What this task involves: Could you find every line in the records below that contains the word "declared" and copy it?

***** Study material *****

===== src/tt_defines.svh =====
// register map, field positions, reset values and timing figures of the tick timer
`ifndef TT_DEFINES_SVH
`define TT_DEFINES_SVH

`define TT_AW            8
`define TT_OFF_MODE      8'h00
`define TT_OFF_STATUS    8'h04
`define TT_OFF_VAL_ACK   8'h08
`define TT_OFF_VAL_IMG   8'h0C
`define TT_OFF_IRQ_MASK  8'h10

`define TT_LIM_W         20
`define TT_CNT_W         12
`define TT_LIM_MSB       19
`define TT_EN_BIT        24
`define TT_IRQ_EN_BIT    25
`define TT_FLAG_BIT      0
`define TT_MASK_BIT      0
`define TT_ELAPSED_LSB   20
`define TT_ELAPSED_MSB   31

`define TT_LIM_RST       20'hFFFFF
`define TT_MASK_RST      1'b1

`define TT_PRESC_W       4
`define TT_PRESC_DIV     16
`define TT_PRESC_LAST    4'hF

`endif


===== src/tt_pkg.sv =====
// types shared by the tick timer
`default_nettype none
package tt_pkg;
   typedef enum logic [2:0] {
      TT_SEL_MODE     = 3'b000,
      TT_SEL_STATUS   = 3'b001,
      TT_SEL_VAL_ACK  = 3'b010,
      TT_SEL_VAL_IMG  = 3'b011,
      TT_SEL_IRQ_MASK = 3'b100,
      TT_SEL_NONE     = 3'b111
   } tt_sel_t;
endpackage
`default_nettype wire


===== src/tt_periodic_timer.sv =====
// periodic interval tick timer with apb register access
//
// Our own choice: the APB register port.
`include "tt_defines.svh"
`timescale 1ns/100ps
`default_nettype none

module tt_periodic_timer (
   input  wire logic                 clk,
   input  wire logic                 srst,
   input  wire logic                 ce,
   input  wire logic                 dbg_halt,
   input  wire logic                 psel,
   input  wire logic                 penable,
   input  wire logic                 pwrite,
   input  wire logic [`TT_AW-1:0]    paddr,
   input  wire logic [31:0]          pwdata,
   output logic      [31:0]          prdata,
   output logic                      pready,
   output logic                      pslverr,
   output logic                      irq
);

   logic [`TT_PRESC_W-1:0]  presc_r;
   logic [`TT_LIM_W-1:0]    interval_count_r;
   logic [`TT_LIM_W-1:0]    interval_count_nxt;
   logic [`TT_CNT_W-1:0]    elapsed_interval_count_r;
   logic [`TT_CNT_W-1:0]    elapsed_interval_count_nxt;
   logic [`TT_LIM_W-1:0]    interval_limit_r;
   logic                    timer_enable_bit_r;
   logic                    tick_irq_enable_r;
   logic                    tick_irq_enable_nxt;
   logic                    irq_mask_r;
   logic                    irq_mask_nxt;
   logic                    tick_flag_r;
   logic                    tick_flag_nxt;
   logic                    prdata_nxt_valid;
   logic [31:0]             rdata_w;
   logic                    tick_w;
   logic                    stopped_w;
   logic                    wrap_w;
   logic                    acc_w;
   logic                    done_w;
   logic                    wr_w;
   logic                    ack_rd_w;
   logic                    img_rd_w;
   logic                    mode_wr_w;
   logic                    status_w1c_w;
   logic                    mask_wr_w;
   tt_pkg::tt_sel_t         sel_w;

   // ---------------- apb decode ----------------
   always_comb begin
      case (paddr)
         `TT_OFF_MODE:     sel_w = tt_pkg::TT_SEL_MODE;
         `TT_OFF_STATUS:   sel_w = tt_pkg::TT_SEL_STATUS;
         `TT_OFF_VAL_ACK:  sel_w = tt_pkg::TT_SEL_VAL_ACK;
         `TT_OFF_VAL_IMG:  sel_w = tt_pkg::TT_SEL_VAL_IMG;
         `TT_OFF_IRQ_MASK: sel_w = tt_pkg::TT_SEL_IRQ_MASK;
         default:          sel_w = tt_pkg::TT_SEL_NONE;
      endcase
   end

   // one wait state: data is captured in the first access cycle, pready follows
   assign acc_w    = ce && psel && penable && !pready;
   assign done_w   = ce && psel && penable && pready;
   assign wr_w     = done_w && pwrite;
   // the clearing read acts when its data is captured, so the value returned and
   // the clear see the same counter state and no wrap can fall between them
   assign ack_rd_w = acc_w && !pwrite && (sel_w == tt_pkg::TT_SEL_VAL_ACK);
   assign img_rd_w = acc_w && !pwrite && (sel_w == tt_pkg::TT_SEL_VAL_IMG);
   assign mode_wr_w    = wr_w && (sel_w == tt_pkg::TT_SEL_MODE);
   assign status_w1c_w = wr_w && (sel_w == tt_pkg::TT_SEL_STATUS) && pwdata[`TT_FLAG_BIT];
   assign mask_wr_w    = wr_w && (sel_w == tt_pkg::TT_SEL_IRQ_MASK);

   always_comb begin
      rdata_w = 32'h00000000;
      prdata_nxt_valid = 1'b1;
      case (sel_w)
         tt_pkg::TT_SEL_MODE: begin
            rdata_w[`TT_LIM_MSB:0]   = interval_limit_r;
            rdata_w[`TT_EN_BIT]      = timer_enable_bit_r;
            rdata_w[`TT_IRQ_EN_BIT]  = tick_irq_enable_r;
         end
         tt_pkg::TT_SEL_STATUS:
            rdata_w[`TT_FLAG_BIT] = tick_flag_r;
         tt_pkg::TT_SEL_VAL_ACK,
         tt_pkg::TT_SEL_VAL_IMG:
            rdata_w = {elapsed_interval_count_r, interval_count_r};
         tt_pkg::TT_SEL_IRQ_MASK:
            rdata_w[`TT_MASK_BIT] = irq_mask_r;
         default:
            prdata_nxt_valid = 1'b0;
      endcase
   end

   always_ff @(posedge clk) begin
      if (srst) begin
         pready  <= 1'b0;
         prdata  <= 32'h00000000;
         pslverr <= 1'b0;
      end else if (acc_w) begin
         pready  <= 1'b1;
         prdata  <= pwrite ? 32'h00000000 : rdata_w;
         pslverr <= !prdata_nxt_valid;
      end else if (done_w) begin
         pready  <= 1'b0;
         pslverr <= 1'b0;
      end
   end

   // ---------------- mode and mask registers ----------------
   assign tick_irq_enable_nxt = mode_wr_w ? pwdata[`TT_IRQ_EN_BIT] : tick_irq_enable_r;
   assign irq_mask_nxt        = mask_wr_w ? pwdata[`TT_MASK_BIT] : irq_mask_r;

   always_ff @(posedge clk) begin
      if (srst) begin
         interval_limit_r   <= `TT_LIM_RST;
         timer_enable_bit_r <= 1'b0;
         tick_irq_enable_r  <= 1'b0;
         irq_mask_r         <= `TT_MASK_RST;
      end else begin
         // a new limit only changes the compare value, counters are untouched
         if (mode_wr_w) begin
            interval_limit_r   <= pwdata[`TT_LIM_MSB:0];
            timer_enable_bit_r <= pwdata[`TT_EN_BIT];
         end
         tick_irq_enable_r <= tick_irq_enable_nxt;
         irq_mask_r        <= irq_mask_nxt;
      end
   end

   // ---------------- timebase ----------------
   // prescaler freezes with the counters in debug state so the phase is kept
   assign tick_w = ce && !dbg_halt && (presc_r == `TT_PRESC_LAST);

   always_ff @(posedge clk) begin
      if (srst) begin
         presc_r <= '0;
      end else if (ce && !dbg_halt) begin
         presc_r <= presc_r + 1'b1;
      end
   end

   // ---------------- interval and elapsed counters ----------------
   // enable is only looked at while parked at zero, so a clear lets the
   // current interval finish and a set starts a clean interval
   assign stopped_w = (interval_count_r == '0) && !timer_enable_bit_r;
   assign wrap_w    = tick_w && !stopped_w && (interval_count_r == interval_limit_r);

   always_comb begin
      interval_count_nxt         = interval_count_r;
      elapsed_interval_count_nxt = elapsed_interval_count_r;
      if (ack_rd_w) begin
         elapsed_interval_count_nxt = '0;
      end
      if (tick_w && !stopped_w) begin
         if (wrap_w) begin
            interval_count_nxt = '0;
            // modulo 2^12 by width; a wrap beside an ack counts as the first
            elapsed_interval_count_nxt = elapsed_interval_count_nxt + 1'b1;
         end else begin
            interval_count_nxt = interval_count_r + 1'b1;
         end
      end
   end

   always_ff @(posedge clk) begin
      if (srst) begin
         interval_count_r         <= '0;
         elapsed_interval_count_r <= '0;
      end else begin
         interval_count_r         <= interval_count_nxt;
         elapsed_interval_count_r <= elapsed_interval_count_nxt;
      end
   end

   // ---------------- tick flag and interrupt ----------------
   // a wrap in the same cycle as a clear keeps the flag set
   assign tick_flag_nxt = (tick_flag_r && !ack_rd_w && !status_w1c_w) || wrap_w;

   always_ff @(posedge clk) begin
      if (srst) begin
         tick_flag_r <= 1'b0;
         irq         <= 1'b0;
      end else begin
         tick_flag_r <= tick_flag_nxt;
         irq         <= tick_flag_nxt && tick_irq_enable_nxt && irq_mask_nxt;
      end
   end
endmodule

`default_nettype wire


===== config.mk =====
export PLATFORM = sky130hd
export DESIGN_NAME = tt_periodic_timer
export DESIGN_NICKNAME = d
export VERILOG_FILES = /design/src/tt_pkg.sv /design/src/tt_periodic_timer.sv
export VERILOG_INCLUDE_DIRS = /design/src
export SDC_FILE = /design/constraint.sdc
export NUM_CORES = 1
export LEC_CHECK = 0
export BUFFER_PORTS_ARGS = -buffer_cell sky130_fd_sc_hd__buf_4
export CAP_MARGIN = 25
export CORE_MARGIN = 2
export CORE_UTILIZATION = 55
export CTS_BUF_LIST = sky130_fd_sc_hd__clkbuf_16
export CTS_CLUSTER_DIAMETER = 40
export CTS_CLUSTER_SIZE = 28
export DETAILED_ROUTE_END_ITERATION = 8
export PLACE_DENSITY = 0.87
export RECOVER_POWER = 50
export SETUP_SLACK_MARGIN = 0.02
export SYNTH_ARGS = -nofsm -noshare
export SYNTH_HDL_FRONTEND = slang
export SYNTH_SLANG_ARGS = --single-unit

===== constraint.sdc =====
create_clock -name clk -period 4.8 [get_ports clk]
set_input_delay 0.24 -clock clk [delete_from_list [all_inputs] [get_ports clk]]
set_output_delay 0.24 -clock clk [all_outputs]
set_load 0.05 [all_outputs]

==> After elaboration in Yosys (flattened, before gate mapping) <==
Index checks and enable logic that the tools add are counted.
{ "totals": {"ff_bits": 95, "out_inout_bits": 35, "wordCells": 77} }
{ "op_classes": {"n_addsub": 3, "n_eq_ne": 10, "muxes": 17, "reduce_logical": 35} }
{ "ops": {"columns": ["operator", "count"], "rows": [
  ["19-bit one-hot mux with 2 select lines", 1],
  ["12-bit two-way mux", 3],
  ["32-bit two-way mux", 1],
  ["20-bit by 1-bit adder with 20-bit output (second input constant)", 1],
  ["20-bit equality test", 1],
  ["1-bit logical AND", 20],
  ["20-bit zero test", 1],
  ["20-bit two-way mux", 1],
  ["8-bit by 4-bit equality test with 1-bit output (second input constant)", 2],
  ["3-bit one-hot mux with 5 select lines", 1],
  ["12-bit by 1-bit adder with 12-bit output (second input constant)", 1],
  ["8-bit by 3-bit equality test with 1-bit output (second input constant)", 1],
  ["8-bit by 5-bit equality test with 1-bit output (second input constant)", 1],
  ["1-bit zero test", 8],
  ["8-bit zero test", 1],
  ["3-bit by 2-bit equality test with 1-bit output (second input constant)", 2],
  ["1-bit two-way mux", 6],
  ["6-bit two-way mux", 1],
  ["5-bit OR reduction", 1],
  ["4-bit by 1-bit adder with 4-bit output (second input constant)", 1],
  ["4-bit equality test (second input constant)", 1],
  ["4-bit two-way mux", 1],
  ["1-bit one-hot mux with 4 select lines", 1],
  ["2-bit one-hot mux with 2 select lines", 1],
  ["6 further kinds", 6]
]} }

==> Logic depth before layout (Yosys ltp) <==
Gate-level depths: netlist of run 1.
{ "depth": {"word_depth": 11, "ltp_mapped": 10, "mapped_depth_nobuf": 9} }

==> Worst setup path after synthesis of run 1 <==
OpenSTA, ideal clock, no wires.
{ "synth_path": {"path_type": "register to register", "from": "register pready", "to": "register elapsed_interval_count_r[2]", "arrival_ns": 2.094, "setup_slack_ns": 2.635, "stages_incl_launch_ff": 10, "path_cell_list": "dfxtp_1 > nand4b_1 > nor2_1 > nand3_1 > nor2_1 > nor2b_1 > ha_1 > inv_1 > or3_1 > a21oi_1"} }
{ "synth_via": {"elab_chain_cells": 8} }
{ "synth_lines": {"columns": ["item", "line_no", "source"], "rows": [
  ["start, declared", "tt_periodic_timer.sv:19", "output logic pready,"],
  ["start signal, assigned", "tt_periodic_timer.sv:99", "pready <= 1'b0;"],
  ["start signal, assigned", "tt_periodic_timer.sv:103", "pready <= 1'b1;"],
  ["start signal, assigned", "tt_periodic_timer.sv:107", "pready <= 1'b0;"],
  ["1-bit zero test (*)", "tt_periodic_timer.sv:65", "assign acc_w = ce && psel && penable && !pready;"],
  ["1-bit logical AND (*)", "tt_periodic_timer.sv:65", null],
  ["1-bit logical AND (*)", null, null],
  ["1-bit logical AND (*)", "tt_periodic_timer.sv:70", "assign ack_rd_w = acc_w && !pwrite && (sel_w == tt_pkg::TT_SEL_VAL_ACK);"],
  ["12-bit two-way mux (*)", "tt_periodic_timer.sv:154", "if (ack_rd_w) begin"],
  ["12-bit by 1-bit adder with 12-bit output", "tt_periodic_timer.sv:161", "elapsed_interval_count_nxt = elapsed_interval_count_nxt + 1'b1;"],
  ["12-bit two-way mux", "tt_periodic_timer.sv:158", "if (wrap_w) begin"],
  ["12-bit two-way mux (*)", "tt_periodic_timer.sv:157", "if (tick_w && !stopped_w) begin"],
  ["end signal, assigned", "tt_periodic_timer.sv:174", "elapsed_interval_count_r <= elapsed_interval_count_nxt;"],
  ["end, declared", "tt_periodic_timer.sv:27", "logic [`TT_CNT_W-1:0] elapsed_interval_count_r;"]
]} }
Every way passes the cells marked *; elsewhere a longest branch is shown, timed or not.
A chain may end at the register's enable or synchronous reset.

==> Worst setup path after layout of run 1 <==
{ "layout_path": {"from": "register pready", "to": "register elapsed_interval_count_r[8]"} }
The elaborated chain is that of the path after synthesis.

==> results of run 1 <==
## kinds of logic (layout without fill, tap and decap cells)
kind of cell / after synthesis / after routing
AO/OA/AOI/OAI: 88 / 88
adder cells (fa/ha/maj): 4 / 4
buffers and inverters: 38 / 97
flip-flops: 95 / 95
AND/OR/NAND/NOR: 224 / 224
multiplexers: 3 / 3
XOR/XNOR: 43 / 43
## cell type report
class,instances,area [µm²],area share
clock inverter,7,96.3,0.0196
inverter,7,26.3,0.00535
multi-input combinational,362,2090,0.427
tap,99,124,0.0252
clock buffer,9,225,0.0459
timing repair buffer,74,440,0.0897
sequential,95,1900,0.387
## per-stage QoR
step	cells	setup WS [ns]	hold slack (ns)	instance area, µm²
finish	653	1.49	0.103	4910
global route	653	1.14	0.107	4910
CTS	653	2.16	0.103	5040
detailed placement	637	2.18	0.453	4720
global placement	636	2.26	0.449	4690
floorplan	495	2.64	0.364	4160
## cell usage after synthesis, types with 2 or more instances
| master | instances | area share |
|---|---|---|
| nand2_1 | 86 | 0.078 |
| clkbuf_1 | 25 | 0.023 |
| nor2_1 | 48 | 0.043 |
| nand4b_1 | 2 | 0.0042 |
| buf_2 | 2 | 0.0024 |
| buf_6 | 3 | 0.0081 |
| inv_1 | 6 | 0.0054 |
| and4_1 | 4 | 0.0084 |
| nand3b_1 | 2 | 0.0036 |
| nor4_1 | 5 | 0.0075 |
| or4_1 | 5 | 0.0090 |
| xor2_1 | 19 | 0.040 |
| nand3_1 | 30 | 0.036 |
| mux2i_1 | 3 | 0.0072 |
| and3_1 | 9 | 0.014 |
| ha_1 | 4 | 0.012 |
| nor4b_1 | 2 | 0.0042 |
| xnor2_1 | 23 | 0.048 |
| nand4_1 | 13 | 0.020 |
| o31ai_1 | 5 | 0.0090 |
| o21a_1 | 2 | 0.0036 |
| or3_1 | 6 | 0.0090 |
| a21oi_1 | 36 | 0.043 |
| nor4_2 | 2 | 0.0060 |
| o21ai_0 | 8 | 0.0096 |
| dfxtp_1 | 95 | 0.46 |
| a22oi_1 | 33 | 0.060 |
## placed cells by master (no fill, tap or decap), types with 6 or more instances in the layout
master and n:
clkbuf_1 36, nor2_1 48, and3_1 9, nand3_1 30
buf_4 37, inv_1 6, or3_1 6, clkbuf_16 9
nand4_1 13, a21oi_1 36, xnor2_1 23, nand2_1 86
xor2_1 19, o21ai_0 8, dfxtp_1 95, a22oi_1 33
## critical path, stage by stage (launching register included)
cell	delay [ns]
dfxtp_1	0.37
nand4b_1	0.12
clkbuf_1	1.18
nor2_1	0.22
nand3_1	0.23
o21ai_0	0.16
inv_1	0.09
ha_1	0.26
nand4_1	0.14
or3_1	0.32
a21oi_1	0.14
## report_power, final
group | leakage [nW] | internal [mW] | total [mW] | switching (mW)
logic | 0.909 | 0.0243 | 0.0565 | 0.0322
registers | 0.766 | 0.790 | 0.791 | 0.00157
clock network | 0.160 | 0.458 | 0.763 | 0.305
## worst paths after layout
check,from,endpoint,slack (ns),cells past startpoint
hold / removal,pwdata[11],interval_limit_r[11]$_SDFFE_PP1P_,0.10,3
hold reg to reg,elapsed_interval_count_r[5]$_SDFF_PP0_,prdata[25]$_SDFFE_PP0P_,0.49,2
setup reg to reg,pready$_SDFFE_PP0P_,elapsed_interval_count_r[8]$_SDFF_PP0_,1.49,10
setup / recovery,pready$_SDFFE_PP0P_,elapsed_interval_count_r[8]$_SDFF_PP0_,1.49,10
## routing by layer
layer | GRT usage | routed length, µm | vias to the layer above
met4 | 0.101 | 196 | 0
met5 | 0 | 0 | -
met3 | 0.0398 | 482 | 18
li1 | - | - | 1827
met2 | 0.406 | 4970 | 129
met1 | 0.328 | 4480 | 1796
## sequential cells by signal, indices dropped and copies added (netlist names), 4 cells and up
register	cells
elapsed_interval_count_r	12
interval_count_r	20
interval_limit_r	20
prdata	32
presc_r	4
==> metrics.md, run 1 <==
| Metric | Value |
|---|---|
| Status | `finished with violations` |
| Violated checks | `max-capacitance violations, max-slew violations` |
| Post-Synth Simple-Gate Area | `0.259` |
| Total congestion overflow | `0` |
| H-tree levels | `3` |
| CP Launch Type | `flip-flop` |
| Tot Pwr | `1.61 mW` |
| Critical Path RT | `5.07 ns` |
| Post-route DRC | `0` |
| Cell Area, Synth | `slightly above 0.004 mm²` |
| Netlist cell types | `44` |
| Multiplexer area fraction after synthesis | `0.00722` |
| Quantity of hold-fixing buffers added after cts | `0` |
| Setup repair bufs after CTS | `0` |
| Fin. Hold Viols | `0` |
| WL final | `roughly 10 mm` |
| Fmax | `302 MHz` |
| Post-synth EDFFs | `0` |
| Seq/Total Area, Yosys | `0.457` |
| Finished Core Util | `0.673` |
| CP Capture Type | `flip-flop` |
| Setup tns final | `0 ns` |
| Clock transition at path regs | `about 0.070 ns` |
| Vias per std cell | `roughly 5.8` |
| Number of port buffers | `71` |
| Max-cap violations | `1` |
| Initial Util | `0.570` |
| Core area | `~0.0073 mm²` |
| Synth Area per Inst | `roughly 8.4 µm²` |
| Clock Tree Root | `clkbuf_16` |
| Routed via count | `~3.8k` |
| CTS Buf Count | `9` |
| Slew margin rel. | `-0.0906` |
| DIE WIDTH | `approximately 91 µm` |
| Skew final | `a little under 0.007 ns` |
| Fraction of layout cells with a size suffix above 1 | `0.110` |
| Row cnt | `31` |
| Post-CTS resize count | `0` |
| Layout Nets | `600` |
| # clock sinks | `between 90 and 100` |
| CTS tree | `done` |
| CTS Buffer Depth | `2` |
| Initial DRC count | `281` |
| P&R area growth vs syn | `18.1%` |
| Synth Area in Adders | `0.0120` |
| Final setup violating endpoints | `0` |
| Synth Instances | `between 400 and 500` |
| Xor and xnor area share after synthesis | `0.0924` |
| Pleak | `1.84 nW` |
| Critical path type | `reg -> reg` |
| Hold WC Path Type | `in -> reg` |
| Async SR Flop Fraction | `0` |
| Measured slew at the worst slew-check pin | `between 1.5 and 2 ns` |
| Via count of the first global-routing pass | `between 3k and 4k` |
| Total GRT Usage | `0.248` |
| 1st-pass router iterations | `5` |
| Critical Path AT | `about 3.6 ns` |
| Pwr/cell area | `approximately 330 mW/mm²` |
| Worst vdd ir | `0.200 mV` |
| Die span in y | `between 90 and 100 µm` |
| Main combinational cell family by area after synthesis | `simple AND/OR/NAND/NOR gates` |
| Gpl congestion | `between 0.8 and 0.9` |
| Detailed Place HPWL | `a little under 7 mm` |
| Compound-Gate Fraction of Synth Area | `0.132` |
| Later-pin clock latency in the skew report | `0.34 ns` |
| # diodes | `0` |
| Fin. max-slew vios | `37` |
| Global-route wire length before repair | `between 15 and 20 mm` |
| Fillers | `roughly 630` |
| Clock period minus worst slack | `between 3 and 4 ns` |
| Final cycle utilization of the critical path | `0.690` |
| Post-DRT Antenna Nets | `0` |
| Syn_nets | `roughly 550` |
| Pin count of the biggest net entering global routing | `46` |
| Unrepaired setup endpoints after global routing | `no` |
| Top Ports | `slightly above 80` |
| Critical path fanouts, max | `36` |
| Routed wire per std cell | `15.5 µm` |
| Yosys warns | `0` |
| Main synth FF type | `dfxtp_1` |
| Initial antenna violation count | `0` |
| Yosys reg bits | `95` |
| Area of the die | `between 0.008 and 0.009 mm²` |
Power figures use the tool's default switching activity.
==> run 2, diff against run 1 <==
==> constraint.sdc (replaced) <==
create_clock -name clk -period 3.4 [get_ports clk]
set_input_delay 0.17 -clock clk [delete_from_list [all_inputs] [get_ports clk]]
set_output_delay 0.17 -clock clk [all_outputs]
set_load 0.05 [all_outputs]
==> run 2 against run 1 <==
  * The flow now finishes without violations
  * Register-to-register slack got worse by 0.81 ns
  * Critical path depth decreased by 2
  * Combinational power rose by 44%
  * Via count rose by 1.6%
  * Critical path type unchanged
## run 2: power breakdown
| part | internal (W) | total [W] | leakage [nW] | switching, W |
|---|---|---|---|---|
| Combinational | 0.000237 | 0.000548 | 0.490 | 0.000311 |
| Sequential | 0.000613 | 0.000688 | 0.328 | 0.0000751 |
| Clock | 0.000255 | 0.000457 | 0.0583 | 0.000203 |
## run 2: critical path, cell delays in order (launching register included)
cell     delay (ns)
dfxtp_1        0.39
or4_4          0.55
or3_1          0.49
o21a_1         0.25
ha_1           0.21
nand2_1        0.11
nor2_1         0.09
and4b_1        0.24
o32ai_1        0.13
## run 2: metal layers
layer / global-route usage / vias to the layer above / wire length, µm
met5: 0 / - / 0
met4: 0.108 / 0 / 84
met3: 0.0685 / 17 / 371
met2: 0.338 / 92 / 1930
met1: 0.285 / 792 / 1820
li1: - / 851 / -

*****

Reply:
  ["start, declared", "tt_periodic_timer.sv:19", "output logic pready,"],
  ["end, declared", "tt_periodic_timer.sv:27", "logic [`TT_CNT_W-1:0] elapsed_interval_count_r;"]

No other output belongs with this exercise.